Create two samples from the gcookbook::heightweight data set , each of size 15, but one Female only, and the other Male only.
# Create initial data set from gcookbook
pop <-gcookbook::heightweight
# Set seed and sample number 'N'
set.seed(1515)
N <- 15
# Female sample of 15 students
samp_fem <- pop %>%
filter(sex == "f")
samp_fem <- (samp_fem) %>%
sample_n(N, replace=FALSE)
# Male sample of 15 students
samp_mal <- pop %>%
filter(sex == "m")
samp_mal <- samp_mal %>%
sample_n(N, replace=FALSE)
For the t-test parameters, I left the default arguments:
alternative = two.sided because we are performing a two sided t-test
mu = 0 because we are assuming the mean of the two samples are the same
var.equal = FALSE to approximate the degrees of freedom
conf.level = 0.95 because the sample size of each data frame is less than 30
# Two sample t-test for weight of both male and female samples
ttest <- t.test(samp_fem$weightLb, samp_mal$weightLb)
ttest
##
## Welch Two Sample t-test
##
## data: samp_fem$weightLb and samp_mal$weightLb
## t = 0.65267, df = 27.755, p-value = 0.5193
## alternative hypothesis: true difference in means is not equal to 0
## 95 percent confidence interval:
## -8.131051 15.731051
## sample estimates:
## mean of x mean of y
## 97.43333 93.63333
# Assign variable for error bars in plot below
se <- ttest$stderr
# Combine sample data frames
samp_combined <- bind_rows(samp_fem, samp_mal)

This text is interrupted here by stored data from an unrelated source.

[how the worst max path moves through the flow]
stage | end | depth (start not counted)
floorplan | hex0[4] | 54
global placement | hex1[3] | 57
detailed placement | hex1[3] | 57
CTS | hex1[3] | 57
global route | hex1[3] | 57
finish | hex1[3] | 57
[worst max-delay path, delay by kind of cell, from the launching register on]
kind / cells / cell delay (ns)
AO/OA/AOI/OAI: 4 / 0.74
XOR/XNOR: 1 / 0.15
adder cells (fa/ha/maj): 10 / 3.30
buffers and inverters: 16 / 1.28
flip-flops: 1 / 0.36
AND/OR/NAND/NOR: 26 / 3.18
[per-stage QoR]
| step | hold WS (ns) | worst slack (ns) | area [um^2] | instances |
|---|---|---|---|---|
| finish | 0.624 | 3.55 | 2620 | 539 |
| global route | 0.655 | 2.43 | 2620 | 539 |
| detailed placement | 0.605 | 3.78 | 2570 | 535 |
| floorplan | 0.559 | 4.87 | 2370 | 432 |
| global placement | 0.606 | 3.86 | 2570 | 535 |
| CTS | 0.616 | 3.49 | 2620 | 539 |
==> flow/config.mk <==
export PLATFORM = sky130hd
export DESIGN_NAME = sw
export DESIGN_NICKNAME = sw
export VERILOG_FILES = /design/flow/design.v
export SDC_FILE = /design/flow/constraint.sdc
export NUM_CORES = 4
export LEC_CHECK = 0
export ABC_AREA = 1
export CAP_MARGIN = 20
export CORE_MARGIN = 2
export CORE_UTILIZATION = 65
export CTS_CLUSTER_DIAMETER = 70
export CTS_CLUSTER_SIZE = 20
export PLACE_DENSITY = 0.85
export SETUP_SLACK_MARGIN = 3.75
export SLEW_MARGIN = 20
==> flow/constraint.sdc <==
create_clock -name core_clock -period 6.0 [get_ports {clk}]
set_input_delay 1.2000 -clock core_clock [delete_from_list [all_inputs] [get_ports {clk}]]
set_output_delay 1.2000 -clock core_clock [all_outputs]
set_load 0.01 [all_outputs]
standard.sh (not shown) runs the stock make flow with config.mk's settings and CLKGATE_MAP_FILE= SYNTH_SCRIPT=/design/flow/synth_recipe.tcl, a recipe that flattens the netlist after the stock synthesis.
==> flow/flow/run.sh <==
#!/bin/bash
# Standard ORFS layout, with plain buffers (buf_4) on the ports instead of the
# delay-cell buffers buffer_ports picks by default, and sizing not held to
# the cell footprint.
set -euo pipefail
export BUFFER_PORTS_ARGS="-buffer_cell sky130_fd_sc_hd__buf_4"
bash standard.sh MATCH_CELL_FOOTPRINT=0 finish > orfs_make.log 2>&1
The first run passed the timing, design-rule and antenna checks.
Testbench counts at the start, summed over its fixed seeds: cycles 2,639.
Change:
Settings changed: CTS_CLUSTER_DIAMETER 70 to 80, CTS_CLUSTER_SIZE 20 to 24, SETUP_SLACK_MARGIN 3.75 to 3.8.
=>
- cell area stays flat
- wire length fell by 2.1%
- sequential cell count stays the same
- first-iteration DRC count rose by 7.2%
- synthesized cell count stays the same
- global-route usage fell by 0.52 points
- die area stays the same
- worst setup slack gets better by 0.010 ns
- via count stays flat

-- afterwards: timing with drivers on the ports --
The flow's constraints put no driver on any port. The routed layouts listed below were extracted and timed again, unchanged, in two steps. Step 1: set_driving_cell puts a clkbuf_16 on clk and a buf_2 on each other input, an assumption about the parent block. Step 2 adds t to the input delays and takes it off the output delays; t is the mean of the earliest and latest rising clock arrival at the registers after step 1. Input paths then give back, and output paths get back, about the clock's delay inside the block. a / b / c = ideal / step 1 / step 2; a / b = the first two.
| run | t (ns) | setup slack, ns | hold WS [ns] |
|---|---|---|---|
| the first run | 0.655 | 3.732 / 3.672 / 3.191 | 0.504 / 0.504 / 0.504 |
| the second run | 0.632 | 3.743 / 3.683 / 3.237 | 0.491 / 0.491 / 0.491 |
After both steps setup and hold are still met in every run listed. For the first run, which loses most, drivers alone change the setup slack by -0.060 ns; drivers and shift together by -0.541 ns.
Context: an optimization exercise on an open-source flow, tuned for small area, a short achievable clock period and few clock cycles. The choices shown serve that exercise and are no tape-out recipe. Function was checked by simulation only, so behaviour that the tests miss may differ from the original. Power and IR drop assume default switching activity.

==> design/flow/flow/run.sh <==
#!/bin/bash
set -euo pipefail
bash standard.sh synth > synth.log 2>&1
bash standard.sh "BUFFER_PORTS_ARGS=-buffer_cell sky130_fd_sc_hd__buf_4" "SETUP_SLACK_MARGIN=8.0" "CTS_ARGS=-sink_clustering_enable -repair_clock_nets -buf_list sky130_fd_sc_hd__clkbuf_16 -sink_clustering_size 22 -sink_clustering_max_diameter 90 -sink_clustering_levels 1" finish > layout.log 2>&1
==> design/flow/standard.sh <==
#!/bin/bash
# synth_recipe.tcl (not shown) runs the flow's synth.tcl, then flattens the netlist and writes it again
# the make line also repeats each setting of config.mk as NAME=value (left out here)
make -C /OpenROAD-flow-scripts/flow DESIGN_CONFIG=/design/flow/config.mk WORK_HOME=/design/flow/orfs CLKGATE_MAP_FILE= SYNTH_SCRIPT=/design/flow/synth_recipe.tcl "${@:-finish}"
==> design/flow/config.mk <==
export PLATFORM = sky130hd
export DESIGN_NAME = m1
export DESIGN_NICKNAME = m1
export VERILOG_FILES = /design/flow/design.v
export SDC_FILE = /design/flow/constraint.sdc
export NUM_CORES = 4
export LEC_CHECK = 0
export CAP_MARGIN = 20
export CORE_MARGIN = 2
export CORE_UTILIZATION = 40
export CTS_BUF_LIST = sky130_fd_sc_hd__clkbuf_16
export CTS_CLUSTER_DIAMETER = 90
export CTS_CLUSTER_SIZE = 22
export SLEW_MARGIN = 20
==> design/flow/constraint.sdc <==
create_clock -name core_clock -period 12.0 [get_ports {Clock}]
set_input_delay 2.4000 -clock core_clock [delete_from_list [all_inputs] [get_ports {Clock}]]
set_output_delay 2.4000 -clock core_clock [all_outputs]
set_load 0.01 [all_outputs]
What follows belongs to an exercise in optimizing a design on an open flow for small area, a short achievable clock period and few clock cycles; a production flow would make more cautious choices.
Where RTL was checked, it was by simulation tests only, not by an equivalence proof against the original.
The flow treats the clock pin as an ideal source, which a real chip does not have.
No activity file was given, so power comes from the tool's default toggle rates.

==> flow/design.v (excerpt) <==
module mips(
	input wire clk,
	input wire rst,
	output wire [31:0] INST_ADDR,
	input wire [31:0] INST_DATA,
	output wire [31:0] DMEM_ADDR,
	output wire DMEM_WE,
	output wire [31:0] DMEM_WDATA,
	input wire [31:0] DMEM_RDATA
	);
Size in the first run: roughly 6,400 cells after synthesis.
clock: 10.0 ns
lec_check: 0
cap_margin: 20
core_margin: 2
core_utilization: 40
slew_margin: 20
synth_hierarchical: 1
synth_minimum_keep_size: 0
standard.sh (not shown) runs the stock make flow with config.mk's settings and CLKGATE_MAP_FILE= SYNTH_SCRIPT=/design/flow/synth_recipe.tcl, a recipe that flattens the netlist after the stock synthesis.
==> flow/flow/run.sh <==
#!/bin/bash
set -euo pipefail
MARGIN=6.5
bash standard.sh synth > synth.log 2>&1
SYNTH_ODB=orfs/results/sky130hd/mips/base/1_synth.odb openroad -no_init -exit flow/downsize.tcl > downsize.log 2>&1
bash standard.sh SETUP_SLACK_MARGIN=$MARGIN "CTS_ARGS=-sink_clustering_enable -repair_clock_nets -dont_use_dummy_load -buf_list sky130_fd_sc_hd__clkbuf_8 -sink_clustering_size 20" finish > layout.log 2>&1
==> flow/flow/downsize.tcl <==
# Set every combinational cell that synthesis mapped to a larger drive
# strength back to its smallest variant; the timing repair later in the flow
# sizes up the cells that need it.
set odb $::env(SYNTH_ODB)
read_db $odb
set db [ord::get_db]
set n 0
foreach inst [[ord::get_db_block] getInsts] {
  set m [$inst getMaster]
  set name [$m getName]
  if {[regexp {^sky130_fd_sc_hd__(df|edf|sdf|dl|sdl|conb|tap|fill|decap|diode)} $name]} { continue }
  if {[regexp {^(sky130_fd_sc_hd__[a-z0-9]+)_([0-9]+)$} $name -> base size] && $size > 1} {
    foreach s {1 0} {
      set nm [$db findMaster ${base}_$s]
      if {$nm ne "NULL" && $nm ne ""} {
        $inst swapMaster $nm
        incr n
        break
      }
    }
  }
}
puts "downsized $n cells"
write_db $odb
Testbench counts at the start, summed over its fixed seeds: cycles 75,343.
What follows belongs to an exercise in optimizing a design on an open flow for small area; a production flow would make more cautious choices.
Power and IR drop assume default switching activity.

## main
// Act3_RPCalculator
module Act3_RPCalculator #(parameter N_debouncer = 10) (
        input  logic        clk, resetN,
        input  logic        Enter, Undo, DisplayFormat,
        input  logic [15:0] DataIn,
        output logic [3:0]  Flags,
        output logic [7:0]  CurrentState,
        output logic [6:0]  Segments,
        output logic [4:0]  Anodes
    );
Size: roughly 670 cells after synthesis, ~45 I/O pins.
==> module rpn_alu, before the edit <==
module rpn_alu (
        input  logic clk, reset, ld_a, ld_b, ld_op, ld_res, show,
        input  logic [15:0] DataIn,
        output logic [3:0] Flags,
        output logic [15:0] R
    );
    logic [15:0] A, B;
    logic [1:0]  Op;
    always_ff @(posedge clk) begin
        if (ld_a) A  <= DataIn;
        if (ld_b) B  <= DataIn;
        if (ld_op) Op <= DataIn[1:0];
    end
    logic [15:0] bx, g, p;
    logic [16:0] c;
    logic        sub;
    assign sub  = ~Op[1] & Op[0];
    assign bx   = B ^ {16{sub}};
    assign g    = A & bx;
    assign p    = A ^ bx;
    assign c[0] = sub;
    for (genvar i = 0; i < 16; i++) begin : g_add
        assign c[i+1] = g[i] | (p[i] & c[i]);
        assign R[i]   = Op[1] ? (Op[0] ? g[i] : (p[i] | g[i])) : (p[i] ^ c[i]);
    end
    logic cN, cZ, cC, cV;
    assign cN = R[15];
    assign cZ = (R == 16'd0);
    assign cC = ~Op[1] & c[16] & (~Op[0] | (B != 16'd0));
    assign cV = ~Op[1] & (c[16] ^ c[15]);
    always_ff @(posedge clk) begin
        if (reset)       Flags <= 4'd0;
        else if (ld_res) Flags <= {cN, cZ, cC, cV};
    end
endmodule
==> module rpn_conv, before the edit <==
module rpn_conv (
        input  logic clk, reset, show,
        input  logic [15:0] DataIn, R,
        output logic [15:0] disp,
        output logic [18:0] bcd,
        output logic        bcd_valid
    );
    assign disp = show ? R : DataIn;
    logic [15:0] prev;
    always_ff @(posedge clk) begin
        if (reset) prev <= 16'd0;
        else       prev <= disp;
    end
    logic update;
    assign update = (prev != disp);
    logic [5:0] cnt;
    logic       t_wait, t_load;
    logic       cidle;
    assign cidle = (cnt == 6'd0);
    always_ff @(posedge clk) begin
        if (reset) begin
            t_wait <= 1'b0;
            t_load <= 1'b0;
            cnt    <= 6'd0;
        end else begin
            t_wait <= (~t_wait & update) | (t_wait & ~cidle);
            t_load <= t_wait & cidle;
            cnt    <= cnt + {5'd0, (~cidle | t_load)};
        end
    end
    logic [17:0] sh;
    logic        bit_in;
    logic [17:0] sh_a3;
    assign bit_in = cnt[5] & disp[~cnt[4:1]];
    function automatic logic [3:0] add3(input logic [3:0] d);
        add3[3] = d[3] | (d[2] & (d[1] | d[0]));
        add3[2] = (d[2] & ~d[1] & ~d[0]) | (d[3] & d[0]);
        add3[1] = (d[1] & ~d[2]) | (d[1] & d[0]) | (d[3] & ~d[0]);
        add3[0] = (~d[3] & ~d[2] & d[0]) | (d[2] & d[1] & ~d[0]) | (d[3] & ~d[0]);
    endfunction
    assign sh_a3 = {sh[17:16], add3(sh[15:12]), add3(sh[11:8]), add3(sh[7:4]), add3(sh[3:0])};
    always_ff @(posedge clk) begin
        if (cnt[5] & ~cnt[0]) sh <= sh_a3;
        else                  sh <= {sh[16:0], bit_in};
    end
    always_ff @(posedge clk) begin
        if (cnt == 6'd63) bcd <= {sh, disp[0]};
        if (reset)             bcd_valid <= 1'b0;
        else if (cnt == 6'd63) bcd_valid <= 1'b1;
    end
endmodule
This design comes from an exercise in tuning for small area on the open sky130 flow, not from production work. Function was checked by simulation only, so behaviour that the tests miss may differ from the original.

--- flow/constraint.sdc ---
create_clock -name core_clock -period 250.0 [get_ports {clk}]
set_input_delay 50.0000 -clock core_clock [delete_from_list [all_inputs] [get_ports {clk}]]
set_output_delay 50.0000 -clock core_clock [all_outputs]
set_load 0.01 [all_outputs]
--- flow/standard.sh ---
#!/bin/bash
# synth_recipe.tcl (not shown) runs the flow's synth.tcl, then flattens the netlist and writes it again
# the make line also repeats each setting of config.mk as NAME=value (left out here)
make -C /OpenROAD-flow-scripts/flow DESIGN_CONFIG=/design/flow/config.mk WORK_HOME=/design/flow/orfs CLKGATE_MAP_FILE= SYNTH_SCRIPT=/design/flow/synth_recipe.tcl "${@:-finish}"
--- flow/config.mk ---
export PLATFORM = sky130hd
export DESIGN_NAME = cpu_top
export DESIGN_NICKNAME = cpu_top
export VERILOG_FILES = /design/flow/design.v
export SDC_FILE = /design/flow/constraint.sdc
export NUM_CORES = 4
export LEC_CHECK = 0
export ABC_AREA = 1
export CAP_MARGIN = 20
export CORE_MARGIN = 2
export CORE_UTILIZATION = 60
export CTS_BUF_LIST = sky130_fd_sc_hd__clkbuf_8
export CTS_CLUSTER_DIAMETER = 60
export CTS_CLUSTER_SIZE = 16
export SLEW_MARGIN = 20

# Find the mean of each sex and add to new data frame
samp_means <- samp_combined %>%
group_by(sex) %>%
mutate(mean=mean(weightLb))
# Plot data
jitter <- ggplot(samp_means, aes(x=sex, y=weightLb, color=factor(sex))) +
geom_jitter(
width = 0.1,
size = 2,
alpha = .8) +
geom_errorbar(aes(ymin=mean-se, ymax=mean+se), width=0.5) +
theme_bw() +
theme(
legend.position = "none") +
scale_x_discrete(labels = c("f" = "Female", "m" = "Male")) +
labs(
x = "Sex",
y = "Weight (lb)",
title = "Comparing female and male sample sets",
subtitle = paste0("Sample size of ", N, " female students and ", N, " male students")
)
jitter
My sample sets and plot are good examples of how random samples might be contrary to your general assumption of the data. I assumed that the sample sets would show that males have a higher mean weight than females, but this isn’t the case. The mean weight of females in this sample set is 97.43 and is 93.63 for males. I also thought that the error bars looked too big, but it makes sense with such a small sample size resulting in a standard error of 5.82.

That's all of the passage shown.